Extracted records
-- -- --

## src/hdl/assert_macros.svh

```systemverilog
// Assertion macros shared by the frame buffer RTL.
// Every macro expects clk_i and rst_ni in the scope where it is used.
`ifndef ASSERT_MACROS_SVH
`define ASSERT_MACROS_SVH

// Property checked at every rising edge outside reset.
`define ASSERT_CLK(lbl, prop, msg) \
  lbl: assert property (@(posedge clk_i) disable iff (!rst_ni) (prop)) else $error(msg);

// Condition that must never be seen outside reset.
`define ASSERT_NEVER(lbl, cond, msg) \
  lbl: assert property (@(posedge clk_i) disable iff (!rst_ni) !(cond)) else $error(msg);

`endif

```

## src/hdl/mpfb_pkg.sv

```systemverilog
// Shared types and constants of the page-mode monochrome frame buffer.
// No dependencies; used by the controller, the datapath and the top level.
package mpfb_pkg;

  localparam int MAX_WIDTH_DEF  = 128;
  localparam int MAX_HEIGHT_DEF = 64;
  localparam int MAX_LAYERS_DEF = 256;

  localparam logic [7:0] FRAME_WIDTH_RST  = 8'd128;
  localparam logic [6:0] FRAME_HEIGHT_RST = 7'd64;

  // Register index as decoded from paddr bit 2.
  localparam logic REG_FRAME_WIDTH  = 1'b0;
  localparam logic REG_FRAME_HEIGHT = 1'b1;

  typedef enum logic [1:0] {
    OP_CLEAR   = 2'd0,
    OP_DECLARE = 2'd1,
    OP_DRAW    = 2'd2,
    OP_READ    = 2'd3
  } op_e;

  typedef enum logic [1:0] {
    STS_OK        = 2'd0,
    STS_OUTSIDE   = 2'd1,
    STS_INVISIBLE = 2'd2,
    STS_FULL      = 2'd3
  } status_e;

  typedef enum logic [1:0] {
    S_SWEEP,
    S_IDLE,
    S_EXEC
  } ctrl_state_e;

  typedef struct packed {
    logic capture;  // register the item and issue the memory reads
    logic finish;   // write back and load the result register
    logic sweep;    // write zero at the sweep address
  } dp_cmd_t;

  typedef struct packed {
    logic out_free;
    logic op_clear;
    logic sweep_last;
  } dp_status_t;

endpackage

```

## src/hdl/mpfb_ctrl.sv

```systemverilog
// Controller state machine of the frame buffer: sweep, idle, execute.
// Depends on mpfb_pkg and assert_macros.svh.
`include "assert_macros.svh"
module mpfb_ctrl (
  input  logic                 clk_i,
  input  logic                 rst_ni,
  input  logic                 in_valid_i,
  output logic                 in_ready_o,
  input  mpfb_pkg::dp_status_t sts_i,
  output mpfb_pkg::dp_cmd_t    cmd_o
);
  import mpfb_pkg::*;

  ctrl_state_e state_q, state_d;

  always_ff @(posedge clk_i or negedge rst_ni) begin
    if (!rst_ni) begin
      state_q <= S_SWEEP;
    end else begin
      state_q <= state_d;
    end
  end

  always_comb begin
    state_d = state_q;
    unique case (state_q)
      S_SWEEP: begin
        if (sts_i.sweep_last) state_d = S_IDLE;
      end
      S_IDLE: begin
        if (in_valid_i) state_d = S_EXEC;
      end
      S_EXEC: begin
        if (sts_i.out_free) state_d = sts_i.op_clear ? S_SWEEP : S_IDLE;
      end
      default: state_d = S_SWEEP;
    endcase
  end

  always_comb begin
    in_ready_o    = 1'b0;
    cmd_o.capture = 1'b0;
    cmd_o.finish  = 1'b0;
    cmd_o.sweep   = 1'b0;
    unique case (state_q)
      S_SWEEP: cmd_o.sweep = 1'b1;
      S_IDLE: begin
        in_ready_o    = 1'b1;
        cmd_o.capture = in_valid_i;
      end
      S_EXEC: cmd_o.finish = sts_i.out_free;
      default: ;
    endcase
  end

  `ASSERT_CLK(a_capture_to_exec, cmd_o.capture |=> state_q == S_EXEC, "capture not followed by execute")
  `ASSERT_CLK(a_clear_sweeps, (cmd_o.finish && sts_i.op_clear) |=> state_q == S_SWEEP, "clear did not start a sweep")
  `ASSERT_CLK(a_sweep_ends, (state_q == S_SWEEP && sts_i.sweep_last) |=> state_q == S_IDLE, "sweep did not end at last address")

endmodule

```

## config.mk

```make
export PLATFORM = sky130hd
export DESIGN_NAME = mpfb_ctrl
export DESIGN_NICKNAME = d
export VERILOG_FILES = /design/src/hdl/mpfb_pkg.sv /design/src/hdl/mpfb_ctrl.sv
export VERILOG_INCLUDE_DIRS = /design/src /design/src/hdl
export SDC_FILE = /design/constraint.sdc
export NUM_CORES = 1
export LEC_CHECK = 0
export BUFFER_PORTS_ARGS = -buffer_cell sky130_fd_sc_hd__buf_4
export CAP_MARGIN = 5
export CORE_AREA = 3 3 40 42
export DETAILED_ROUTE_END_ITERATION = 8
export DIE_AREA = 0 0 43 45
export GPL_TIMING_DRIVEN = 0
export MAX_ROUTING_LAYER = met4
export PLACE_DENSITY = 0.3
export SLEW_MARGIN = 20
export SYNTH_ARGS = -nofsm -noshare
export SYNTH_HDL_FRONTEND = slang
export SYNTH_SLANG_ARGS = --single-unit
```

## constraint.sdc

```tcl
create_clock -name clk_i -period 1.02 [get_ports clk_i]
set_input_delay 0.204 -clock clk_i [delete_from_list [all_inputs] [get_ports clk_i]]
set_output_delay 0.204 -clock clk_i [all_outputs]
set_load 0.02 [all_outputs]
```

==> metrics.md <==
| Metric | Value |
|---|---|
| Number of nets with antenna violations after routing | `0` |
| Outcome | `finished with violations` |
| Die Height | `45 um` |
| Register area | `51.3 um^2` |
| Mean Syn Cell Area | `9.43 um^2` |
| WL per Instance | `8.19 um` |
| Mapped cell area | `123 um^2` |
| Synth area leaders | `dfrtp_1 41%, and3b_2 8.2%, and2b_2 7.1%, and3b_1 7.1%, o31a_1 7.1%` |
| Critical Path Slowest Stage Cell | `dfrtp_2` |
| Root Buffer | `clkbuf_4` |
| Worst Min Path Start | `in_valid_i` |
| Yosys top cell area share | `40.8%` |
| Starting density of the core | `9.54%` |
| Vias/cell | `3.35` |
| CP max stage delay | `0.42 ns` |
| Vias in the first global route | `149` |
| Synthesis warning total | `0` |
| Htree depth | `1` |
| # diodes | `0` |
| Synth-to-Final Area Change | `117%` |
| Slew Viols, Final | `0` |
| Sequential share of the synthesized area | `40.8%` |
| Max FFs per register | `2` |
| Total GRT Usage | `4.28%` |
| Cell type with the largest total area after synthesis | `dfrtp_1` |
| Critical path class | `reg -> out` |
| Power Density | `2910 mW/mm^2` |
| Footprint of the multi-input gates | `73.8 um^2` |
| Worst VDD drop | `525 uV` |
| Max Freq | `824 MHz` |
| Routed wire length | `352 um` |
| CTS sink count | `2` |
| Number of stages on the worst setup path | `2` |
| CTS clk-pin slew, worst paths | `0.03 ns` |
| Number of synthesized register bits | `2` |
| Post-Route Utilization | `20.7%` |
| # nets final | `36` |
| Placement Rows | `13` |
| Drt first pass iters | `1` |
| Pin count of the biggest net entering global routing | `8` |
| Fin Clk Skew | `0.000497 ns` |
| CP endpoint kind | `output port` |
| DRC viols | `0` |
| Starting DRT DRC Count | `0` |
| Min Tclk post-route | `1.21 ns` |
| Post-synthesis cell type count | `11` |
| Most flops, register | `state_q` |
| Startpoint Class | `register` |
| Filler cell count | `144` |
| Worst skew pair latency | `0.22 ns` |
| End of the worst register-to-register path | `state_q[0]` |
| Cell total after placement | `37` |
| Critical R2R Launch | `state_q[1]` |
| Via count | `144` |
| Share of layout cells above drive strength 1 | `64.3%` |
| Fin worst setup slack | `-0.194 ns` |
| Die width | `43 um` |
| Slew HR | `91.1%` |
| Worst r2r path cells | `3` |
| Critical Path AT | `1.01 ns` |
| Final std cells w/o fill | `43` |
| Hold violation total from the final report | `0` |
| Final Setup Violations | `5` |
| Maximum net fanout on the critical path | `7` |
| Cell Chain, Critical Path | `and3b_2 > buf_6` |
| Antenna violations before repair | `0` |
| Leak | `0.000130 uW` |
| Cell count after synthesis | `13` |
| Commonest non-fill, non-tap cell in the layout | `buf_4` |
| Largest regs | `state_q: 2 flops` |
| IO Pins | `10` |
| Top Family by Delay on Critical Path | `flip-flops` |
| Die area | `0.00194 mm^2` |
| CTS tree | `yes` |
| Port Buf Inserts | `9` |
| Core box area | `0.00128 mm^2` |
| Reg-to-reg slack, setup | `-0.10 ns` |
| Critical Path RT | `0.82 ns` |
| GR Overflow Total | `0` |
| Hold EP | `state_q[0]` |
| Max Buffers Root-to-Sink | `2` |
| Part of the cycle the worst path needs | `119%` |
| Failing checks | `negative setup slack` |
| Most frequent cells in the layout | `9 x buf_4, 3 x clkbuf_4, 2 x nor2_1, 2 x and3b_2, 2 x buf_6` |
| Post-Syn Nets | `19` |
| RSZ-0062 raised after global routing | `yes` |
| Cts bufs inserted | `3` |
| WP buf/inv | `1` |
| Worst min-delay path class | `in -> reg` |
| Hold Crit Depth | `3` |
| Max-cap viol count | `0` |
| First-pass GRT wire length | `496 um` |
| RD Place Congestion | `0.521` |
| Worst-Margin Slew | `0.132 ns` |
-- cell usage after synthesis, drive strengths merged --
| library cell | number |
|---|---|
| or2 | 1 |
| nor3b | 1 |
| nor2b | 1 |
| and3b | 2 |
| nor2 | 2 |
| dfrtp | 2 |
| o21ai | 1 |
| nand2 | 1 |
| o31a | 1 |
| and2b | 1 |
-- worst reg2reg max path, cell delays in order (launching register included) --
cell and delay [ns]:
dfrtp_2 0.42, buf_4 0.14, and3b_2 0.20, o31a_1 0.24
-- per-stage QoR --
| stage | cell area, um^2 | worst slack, ns | power (uW) | hold WS (ns) | setup TNS, ns |
|---|---|---|---|---|---|
| after global placement | 210 | -0.00834 | 533 | -0.0138 | -0.00988 |
| final | 267 | -0.194 | 777 | 0.279 | -0.617 |
| after detailed placement | 210 | -0.00640 | 530 | -0.0129 | -0.0109 |
| after global routing | 267 | -0.229 | 829 | 0.285 | -0.787 |
| after CTS | 265 | -0.209 | 788 | 0.280 | -0.693 |
| after floorplan | 124 | 0.00237 | 375 | -0.0916 | 0 |
-- timing repair --
| action | CTS | global route |
|---|---|---|
| resized for setup | 2 | 1 |
| endpoints found under the hold margin | 2 | 0 |
| hold buffers | 1 | 0 |
| setup endpoints to repair | 5 | 6 |
| pin swaps | 0 | 2 |
| buffers inserted | 2 | 0 |
-- per-layer routing --
layer / routed length [um] / vias to the layer above / track usage, % / part of all wire, %
li1: - / 75 / - / -
met1: 101 / 68 / 1.92 / 29
met2: 244 / 1 / 7.19 / 69
met3: 7 / 0 / 2.39 / 2.0
met4: 0 / 0 / 7.23 / 0
met5: 0 / - / - / 0
-- cells by family (layout without fill, tap and decap cells) --
family / after synthesis / in the layout / synth area share, %
buffers and inverters: 0 / 15 / 0
AND/OR/NAND/NOR: 9 / 9 / 48.0
AO/OA/AOI/OAI: 2 / 2 / 11.2
flip-flops: 2 / 2 / 40.8
-- area by class of cell --
cell class,count,area share (%)
clock buffers,3,8.45
multi-input cells,11,27.7
flip-flops and latches,2,19.2
well taps,15,7.04
repair buffers,12,37.6
-- power breakdown --
part / leakage (uW) / internal [uW] / switching [uW]
Sequential: 0.0000233 / 122 / 49.8
Combinational: 0.0000931 / 251 / 189
Clock: 0.0000138 / 129 / 35.6
Total: 0.000130 / 502 / 275
-- worst max-delay path by stage --
stage | from | endpoint | slack (ns)
after CTS | state_q[1] | cmd_o[2] | -0.21
after detailed placement | state_q[1] | state_q[0] | -0.006
after global routing | state_q[1] | cmd_o[2] | -0.23
after global placement | state_q[0] | cmd_o[2] | -0.008
after floorplan | state_q[0] | state_q[1] | 0.002
final | state_q[1] | cmd_o[2] | -0.19
Note: power is estimated with default switching activity, not from simulation.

-- -- --

* [WHAT THIS TASK INVOLVES]: Whenever the string "used" turns up in a line above, copy that line out.

* [WORKED SOLUTION]:
// Every macro expects clk_i and rst_ni in the scope where it is used.
// No dependencies; used by the controller, the datapath and the top level.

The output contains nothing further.